If there is exactly one maximally specific method, then that method is in fact the most specific method; it is necessarily more specific than any other accessible method that is applicable. It is then subjected to some further compile-time checks as described in §15.12.3.

Sadly, that's not the case here.

It is possible that no method is the most specific, because there are two or more methods that are maximally specific. In this case:

• If all the maximally specific methods have override-equivalent (§8.4.2) signatures, then:
  • If exactly one of the maximally specific methods is not declared abstract, it is the most specific method.
  • Otherwise, if all the maximally specific methods are declared abstract, and the signatures of all of the maximally specific methods have the same erasure (§4.6), then the most specific method is chosen arbitrarily among the subset of the maximally specific methods that have the most specific return type.
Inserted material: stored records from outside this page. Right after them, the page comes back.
**src/verilog/lsu_settings.svh**
```systemverilog
`ifndef LSU_SETTINGS_SVH
`define LSU_SETTINGS_SVH

// byte address width.
`define LSU_ADDR_W 32

// data word width, four byte lanes.
`define LSU_DATA_W 32

// memory depth in words, indexed by addr[11:2].
`define LSU_MEM_WORDS 1024

// wait count width, 0 to 7 extra cycles per channel.
`define LSU_WAIT_BITS 3

`endif

```
**src/verilog/bus_pkg.sv**
```systemverilog
package bus_pkg;

  // response code on the R and B channels.
  typedef enum logic [1:0] {
    resp_okay   = 2'b00,
    resp_slverr = 2'b10
  } resp_e;

  // per-direction state of the memory model.
  typedef enum logic [1:0] {
    sr_idle = 2'b00,
    sr_wait = 2'b01,
    sr_resp = 2'b10
  } sram_state_e;

endpackage

```
**src/verilog/lsu_pkg.sv**
```systemverilog
package lsu_pkg;

  // access size of a core-side request.
  typedef enum logic [1:0] {
    size_byte = 2'b00,
    size_half = 2'b01,
    size_word = 2'b10
  } mem_size_e;

  // load/store controller states.
  typedef enum logic [2:0] {
    st_idle  = 3'd0,
    st_raddr = 3'd1,
    st_rdata = 3'd2,
    st_waddr = 3'd3,
    st_wdata = 3'd4,
    st_bresp = 3'd5,
    st_done  = 3'd6
  } lsu_state_e;

endpackage

```
**src/verilog/lsu_ctrl.sv**
```systemverilog
`include "lsu_settings.svh"

module lsu_ctrl (
  input  logic                     clk,
  input  logic                     rst,
  input  logic                     ren,
  input  logic                     wen,
  input  logic [`LSU_ADDR_W-1:0]   addr,
  input  logic [`LSU_DATA_W-1:0]   wdata,
  input  lsu_pkg::mem_size_e       size,
  input  logic                     sext,
  output logic [`LSU_DATA_W-1:0]   rdata,
  output logic                     read_done,
  output logic                     write_done,
  output logic [`LSU_ADDR_W-1:0]   araddr,
  output logic                     arvalid,
  input  logic                     arready,
  output logic                     rready,
  input  logic [`LSU_DATA_W-1:0]   rdata_bus,
  input  bus_pkg::resp_e           rresp,
  input  logic                     rvalid,
  output logic [`LSU_ADDR_W-1:0]   awaddr,
  output logic                     awvalid,
  input  logic                     awready,
  output logic [`LSU_DATA_W-1:0]   wdata_bus,
  output logic [`LSU_DATA_W/8-1:0] wstrb,
  output logic                     wvalid,
  input  logic                     wready,
  input  bus_pkg::resp_e           bresp,
  input  logic                     bvalid,
  output logic                     bready
);

  lsu_pkg::lsu_state_e      state;
  logic                     is_read;
  logic [1:0]               lane;
  logic [`LSU_DATA_W/8-1:0] strb_base;
  logic [`LSU_DATA_W-1:0]   shifted;
  logic [`LSU_DATA_W-1:0]   load_val;

  assign lane = addr[1:0];

  always_ff @(posedge clk) begin
    if (rst) begin
      state   <= lsu_pkg::st_idle;
      is_read <= 1'b0;
    end else begin
      case (state)
        lsu_pkg::st_idle: begin
          if (ren) begin
            state   <= lsu_pkg::st_raddr;
            is_read <= 1'b1;
          end else if (wen) begin
            state   <= lsu_pkg::st_waddr;
            is_read <= 1'b0;
          end
        end
        lsu_pkg::st_raddr: begin
          if (arready) begin
            state <= lsu_pkg::st_rdata;
          end
        end
        lsu_pkg::st_rdata: begin
          if (rvalid) begin // an error response reissues the read.
            state <= (rresp == bus_pkg::resp_okay) ? lsu_pkg::st_done : lsu_pkg::st_raddr;
          end
        end
        lsu_pkg::st_waddr: begin
          if (awready) begin
            state <= lsu_pkg::st_wdata;
          end
        end
        lsu_pkg::st_wdata: begin
          if (wready) begin
            state <= lsu_pkg::st_bresp;
          end
        end
        lsu_pkg::st_bresp: begin
          if (bvalid) begin
            state <= (bresp == bus_pkg::resp_okay) ? lsu_pkg::st_done : lsu_pkg::st_waddr;
          end
        end
        default: state <= lsu_pkg::st_idle; // st_done lasts one cycle.
      endcase
    end
  end

  // channel handshakes follow the state.
  assign arvalid = (state == lsu_pkg::st_raddr);
  assign rready  = (state == lsu_pkg::st_rdata);
  assign awvalid = (state == lsu_pkg::st_waddr);
  assign wvalid  = (state == lsu_pkg::st_wdata);
  assign bready  = (state == lsu_pkg::st_bresp);

  assign read_done  = (state == lsu_pkg::st_done) && is_read;
  assign write_done = (state == lsu_pkg::st_done) && !is_read;

  assign araddr = addr;
  assign awaddr = addr;

  always_comb begin
    case (size)
      lsu_pkg::size_byte: begin
        wdata_bus = {4{wdata[7:0]}};
        strb_base = 4'b0001;
      end
      lsu_pkg::size_half: begin
        wdata_bus = {2{wdata[15:0]}};
        strb_base = 4'b0011;
      end
      default: begin
        wdata_bus = wdata;
        strb_base = 4'b1111;
      end
    endcase
  end

  assign wstrb = strb_base << lane; // aligned, so no lane wraps.

  // move the addressed lane down to bit 0.
  assign shifted = rdata_bus >> {lane, 3'b000};

  always_comb begin
    case (size)
      lsu_pkg::size_byte: load_val = {{(`LSU_DATA_W-8){sext & shifted[7]}}, shifted[7:0]};
      lsu_pkg::size_half: load_val = {{(`LSU_DATA_W-16){sext & shifted[15]}}, shifted[15:0]};
      default:            load_val = shifted;
    endcase
  end

  always_ff @(posedge clk) begin
    if (rvalid && rready && (rresp == bus_pkg::resp_okay)) begin
      rdata <= load_val; // held until the next load.
    end
  end

endmodule

```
However, the most specific method is considered to throw a checked exception if and only if that exception or its erasure is declared in the throws clauses of each of the maximally specific methods.
• Otherwise, we say that the method invocation is ambiguous, and a compile-time error occurs.

And that, finally, is the salient point: All inherited methods have identical, and therefore override-equivalent signatures. However, the method inherited from the generic interface Filter doesn't have the same erasure as the other ones.

Therefore,

1. The first example will compile because all methods are abstract, override-equivalent, and have the same erasure.
2. The second example will not compile, because all methods are abstract, override-equivalent, but their erasure isn't the same.
3. The third example will compile, because all candicate methods are abstract, override-equivalent, and have the same erasure. (The method with a different erasure is declared in a subclass, and hence not a candidate)
4. The fourth example will compile, because all methods are abstract, override-equivalent, and have the same erasure.
5. The last example (repeat abstract method in CombiningFileFilter) will compile, because that method is override-equivalent with all inherited accept methods, and therefore overrides them (note that same erasure is not required for overriding!). So there is only a single appliccable and accessible method, which is therefore the most-specific one.
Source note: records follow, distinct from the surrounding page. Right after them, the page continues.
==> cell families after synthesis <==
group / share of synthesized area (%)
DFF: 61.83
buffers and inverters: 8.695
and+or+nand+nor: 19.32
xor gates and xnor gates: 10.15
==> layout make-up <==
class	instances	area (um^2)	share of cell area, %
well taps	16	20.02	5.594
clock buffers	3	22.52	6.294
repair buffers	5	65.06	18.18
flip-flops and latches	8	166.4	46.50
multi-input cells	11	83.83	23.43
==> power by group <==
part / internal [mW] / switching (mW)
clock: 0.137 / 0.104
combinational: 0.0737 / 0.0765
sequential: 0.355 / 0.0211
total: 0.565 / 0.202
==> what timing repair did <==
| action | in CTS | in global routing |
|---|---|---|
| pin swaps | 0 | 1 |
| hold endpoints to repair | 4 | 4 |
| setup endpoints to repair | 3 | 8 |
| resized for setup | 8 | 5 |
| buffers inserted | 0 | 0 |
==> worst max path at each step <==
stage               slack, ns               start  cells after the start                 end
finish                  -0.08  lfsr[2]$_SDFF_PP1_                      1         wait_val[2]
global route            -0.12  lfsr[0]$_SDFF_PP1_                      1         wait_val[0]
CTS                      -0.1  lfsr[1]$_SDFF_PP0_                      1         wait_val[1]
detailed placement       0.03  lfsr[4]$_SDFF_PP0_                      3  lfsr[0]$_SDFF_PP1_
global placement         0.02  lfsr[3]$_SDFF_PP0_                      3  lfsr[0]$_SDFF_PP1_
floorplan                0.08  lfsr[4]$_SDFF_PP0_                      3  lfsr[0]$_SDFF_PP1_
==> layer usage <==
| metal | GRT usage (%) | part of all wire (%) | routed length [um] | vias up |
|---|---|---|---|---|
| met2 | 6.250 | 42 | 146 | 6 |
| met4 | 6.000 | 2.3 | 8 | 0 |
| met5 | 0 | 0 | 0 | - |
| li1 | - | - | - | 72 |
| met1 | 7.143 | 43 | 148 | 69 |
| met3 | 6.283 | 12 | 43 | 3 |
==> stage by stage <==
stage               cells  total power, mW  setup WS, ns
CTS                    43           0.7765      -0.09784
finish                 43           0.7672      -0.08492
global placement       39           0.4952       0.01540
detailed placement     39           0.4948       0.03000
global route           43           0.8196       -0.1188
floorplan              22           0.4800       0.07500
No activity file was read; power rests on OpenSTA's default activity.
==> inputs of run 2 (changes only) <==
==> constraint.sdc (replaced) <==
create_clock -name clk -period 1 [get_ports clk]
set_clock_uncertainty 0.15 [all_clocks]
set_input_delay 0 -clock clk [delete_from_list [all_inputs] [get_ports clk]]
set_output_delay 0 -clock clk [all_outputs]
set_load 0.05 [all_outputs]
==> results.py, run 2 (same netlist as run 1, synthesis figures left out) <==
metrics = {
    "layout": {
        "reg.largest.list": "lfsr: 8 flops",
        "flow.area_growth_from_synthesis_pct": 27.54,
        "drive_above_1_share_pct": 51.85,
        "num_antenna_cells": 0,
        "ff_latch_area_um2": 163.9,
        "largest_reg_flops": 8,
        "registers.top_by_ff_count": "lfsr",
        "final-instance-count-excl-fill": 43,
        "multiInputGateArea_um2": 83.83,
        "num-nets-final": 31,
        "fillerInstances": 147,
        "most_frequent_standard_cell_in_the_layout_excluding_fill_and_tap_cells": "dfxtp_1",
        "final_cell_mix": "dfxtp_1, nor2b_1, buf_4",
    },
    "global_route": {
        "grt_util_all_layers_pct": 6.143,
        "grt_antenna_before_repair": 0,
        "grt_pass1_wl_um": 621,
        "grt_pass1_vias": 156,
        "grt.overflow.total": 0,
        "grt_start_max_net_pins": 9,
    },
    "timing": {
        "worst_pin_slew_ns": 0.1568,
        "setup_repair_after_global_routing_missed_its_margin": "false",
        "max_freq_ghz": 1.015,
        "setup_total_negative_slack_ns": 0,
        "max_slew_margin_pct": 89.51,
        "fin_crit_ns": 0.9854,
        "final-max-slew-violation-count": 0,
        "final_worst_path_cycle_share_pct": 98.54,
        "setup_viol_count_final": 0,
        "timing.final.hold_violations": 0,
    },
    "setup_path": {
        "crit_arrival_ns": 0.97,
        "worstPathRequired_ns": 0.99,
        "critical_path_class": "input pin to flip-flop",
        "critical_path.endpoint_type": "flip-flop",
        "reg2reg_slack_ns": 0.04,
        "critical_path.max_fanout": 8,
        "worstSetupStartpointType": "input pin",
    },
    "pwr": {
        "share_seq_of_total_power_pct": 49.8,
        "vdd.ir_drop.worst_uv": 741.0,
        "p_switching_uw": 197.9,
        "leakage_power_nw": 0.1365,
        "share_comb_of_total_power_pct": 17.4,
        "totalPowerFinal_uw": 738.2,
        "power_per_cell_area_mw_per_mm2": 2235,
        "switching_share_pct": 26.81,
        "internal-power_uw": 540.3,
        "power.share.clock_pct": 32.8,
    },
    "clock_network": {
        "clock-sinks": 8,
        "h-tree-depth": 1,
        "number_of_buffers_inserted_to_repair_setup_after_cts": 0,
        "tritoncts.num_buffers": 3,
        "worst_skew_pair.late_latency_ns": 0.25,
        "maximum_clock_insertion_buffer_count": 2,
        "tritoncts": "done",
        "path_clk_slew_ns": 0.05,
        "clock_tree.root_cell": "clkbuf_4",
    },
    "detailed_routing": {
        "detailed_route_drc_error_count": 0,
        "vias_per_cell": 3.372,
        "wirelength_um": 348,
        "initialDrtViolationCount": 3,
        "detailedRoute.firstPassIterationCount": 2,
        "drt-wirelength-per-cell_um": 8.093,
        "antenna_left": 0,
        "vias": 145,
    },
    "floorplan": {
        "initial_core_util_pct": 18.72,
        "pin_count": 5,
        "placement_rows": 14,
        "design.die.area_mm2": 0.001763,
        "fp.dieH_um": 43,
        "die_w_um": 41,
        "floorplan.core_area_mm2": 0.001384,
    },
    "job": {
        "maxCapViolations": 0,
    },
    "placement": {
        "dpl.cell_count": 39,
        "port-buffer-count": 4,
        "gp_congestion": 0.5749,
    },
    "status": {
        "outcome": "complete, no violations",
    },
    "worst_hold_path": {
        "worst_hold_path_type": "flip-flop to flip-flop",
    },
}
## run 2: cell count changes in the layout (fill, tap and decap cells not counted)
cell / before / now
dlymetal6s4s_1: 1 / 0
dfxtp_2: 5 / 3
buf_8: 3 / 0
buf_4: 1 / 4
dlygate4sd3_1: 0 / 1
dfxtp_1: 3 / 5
`src/hw/nib_regs_pkg.sv`:
```
package nib_regs_pkg;

  localparam int NIBBLE_W = 4;

  // Bus endpoints, numbered so registers fill codes 0 to 11.
  typedef enum logic [3:0] {
    REG_A,
    REG_B,
    REG_TEMPA,
    REG_TEMPB,
    REG_XL,
    REG_XH,
    REG_XP,
    REG_YL,
    REG_YH,
    REG_YP,
    REG_SPL,
    REG_SPH,
    REG_IMM,
    REG_ALU,
    REG_MEM,
    REG_NONE
  } reg_type;

  typedef enum logic [2:0] {
    ALU_ADD,
    ALU_SUB,
    ALU_AND,
    ALU_OR,
    ALU_XOR,
    ALU_INC
  } alu_op_type;

  typedef struct packed {
    reg_type               source;
    reg_type               destination;
    logic [NIBBLE_W-1:0]   immed;
    alu_op_type            alu_op;
    logic                  spare;
  } micro_instr_t;

  typedef enum logic [1:0] {
    CYCLE_NONE,
    CYCLE_REG_FETCH,
    CYCLE_REG_WRITE
  } cycle_type;

endpackage

```
`src/hw/nib_bus_pkg.sv`:
```
package nib_bus_pkg;

  // Host port, a micro-instruction on writes and a register select on reads.
  typedef struct packed {
    logic                  cyc;
    logic                  stb;
    logic                  we;
    nib_regs_pkg::reg_type adr;
    logic [15:0]           dat;
  } host_req_t;

  typedef struct packed {
    logic                                ack;
    logic [nib_regs_pkg::NIBBLE_W-1:0]   dat;
  } host_rsp_t;

  // Data RAM port, always addressed by X.
  typedef struct packed {
    logic                                cyc;
    logic                                stb;
    logic                                we;
    logic [11:0]                         adr;
    logic [nib_regs_pkg::NIBBLE_W-1:0]   dat;
  } mem_req_t;

  typedef struct packed {
    logic                                ack;
    logic [nib_regs_pkg::NIBBLE_W-1:0]   dat;
  } mem_rsp_t;

endpackage

```
`src/hw/nib_sequencer.sv`:
```
`timescale 1ns/1ps

module nib_sequencer (
  input  logic                              clk,
  input  logic                              rst,
  input  nib_bus_pkg::host_req_t            host_req,
  output nib_bus_pkg::host_rsp_t            host_rsp,
  output nib_bus_pkg::mem_req_t             mem_req,
  input  nib_bus_pkg::mem_rsp_t             mem_rsp,
  output nib_regs_pkg::cycle_type           cycle,
  output nib_regs_pkg::reg_type             source,
  output nib_regs_pkg::reg_type             destination,
  output logic [nib_regs_pkg::NIBBLE_W-1:0] immed,
  output nib_regs_pkg::alu_op_type          op,
  output logic                              alu_advance,
  output logic [nib_regs_pkg::NIBBLE_W-1:0] mem_data,
  input  logic [nib_regs_pkg::NIBBLE_W-1:0] read_data,
  input  logic [nib_regs_pkg::NIBBLE_W-1:0] bus,
  input  logic [11:0]                       x
);

  nib_regs_pkg::micro_instr_t              incoming;
  nib_regs_pkg::micro_instr_t              instr;
  logic                                    host_sel;
  logic                                    read_ack;
  logic [nib_regs_pkg::NIBBLE_W-1:0]       read_q;
  logic                                    mem_stb;
  logic                                    mem_we;

  assign incoming = host_req.dat;
  assign host_sel = host_req.cyc && host_req.stb;

  always_ff @(posedge clk) begin
    if (rst) begin
      cycle    <= nib_regs_pkg::CYCLE_NONE;
      read_ack <= 1'b0;
      mem_stb  <= 1'b0;
      mem_we   <= 1'b0;
    end else begin
      read_ack <= 1'b0;
      case (cycle)
        nib_regs_pkg::CYCLE_NONE: begin
          // The !read_ack term keeps a finishing read from being taken twice.
          if (host_sel && !read_ack) begin
            if (host_req.we) begin
              cycle   <= nib_regs_pkg::CYCLE_REG_FETCH;
              mem_stb <= (incoming.source == nib_regs_pkg::REG_MEM) ||
                         (incoming.destination == nib_regs_pkg::REG_MEM);
              mem_we  <= (incoming.source != nib_regs_pkg::REG_MEM);
            end else begin
              read_ack <= 1'b1;
            end
          end
        end
        nib_regs_pkg::CYCLE_REG_FETCH: begin
          // Stay in FETCH until the RAM answers.
          if (!mem_stb) begin
            cycle <= nib_regs_pkg::CYCLE_REG_WRITE;
          end else if (mem_rsp.ack) begin
            mem_stb <= 1'b0;
            cycle   <= nib_regs_pkg::CYCLE_REG_WRITE;
          end
        end
        default: cycle <= nib_regs_pkg::CYCLE_NONE;
      endcase
    end
  end

  always_ff @(posedge clk) begin
    if (cycle == nib_regs_pkg::CYCLE_NONE && host_sel && host_req.we) begin
      instr <= incoming;
    end
    if (cycle == nib_regs_pkg::CYCLE_NONE && host_sel && !host_req.we) begin
      read_q <= read_data;
    end
    if (mem_stb && mem_rsp.ack) begin
      mem_data <= mem_rsp.dat;
    end
  end

  assign source      = instr.source;
  assign destination = instr.destination;
  assign immed       = instr.immed;
  assign op          = instr.alu_op;

  // Carry moves only when an arithmetic result is written somewhere.
  assign alu_advance = (cycle == nib_regs_pkg::CYCLE_REG_WRITE) &&
                       (instr.source == nib_regs_pkg::REG_ALU) &&
                       (instr.alu_op inside {nib_regs_pkg::ALU_ADD,
                                             nib_regs_pkg::ALU_SUB,
                                             nib_regs_pkg::ALU_INC});

  assign host_rsp.ack = read_ack || (cycle == nib_regs_pkg::CYCLE_REG_WRITE);
  assign host_rsp.dat = read_q;

  assign mem_req.cyc = mem_stb;
  assign mem_req.stb = mem_stb;
  assign mem_req.we  = mem_we;
  assign mem_req.adr = x;
  assign mem_req.dat = bus;

endmodule

```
I can only speculate why the spec requires same erasures in addition to override-equivalence. It might be because, to retain backwards compatibility with non-generic code, the compiler is required to emit a synthetic method with erased signature when a method declaration refers to type parameters. In this erased world, what method can the compiler use as target for the method invocation expression? The Java Language Specification side-steps this issue by requiring that a suitable, shared, erased method declaration is present.

To conclude, javac's behaviour, though far from intuitive, is mandated by the Java Language Specification, and eclipse fails the compatibility test.

Answer 2

There is a method in the FileFilter interface that has the same signature as the one from your concrete interface Filter<File>. They both have the signature accept(File f).

It is an ambiguous reference because the compiler has no way of knowing which of these methods to call in your overridden accept(File f, String name ) method call.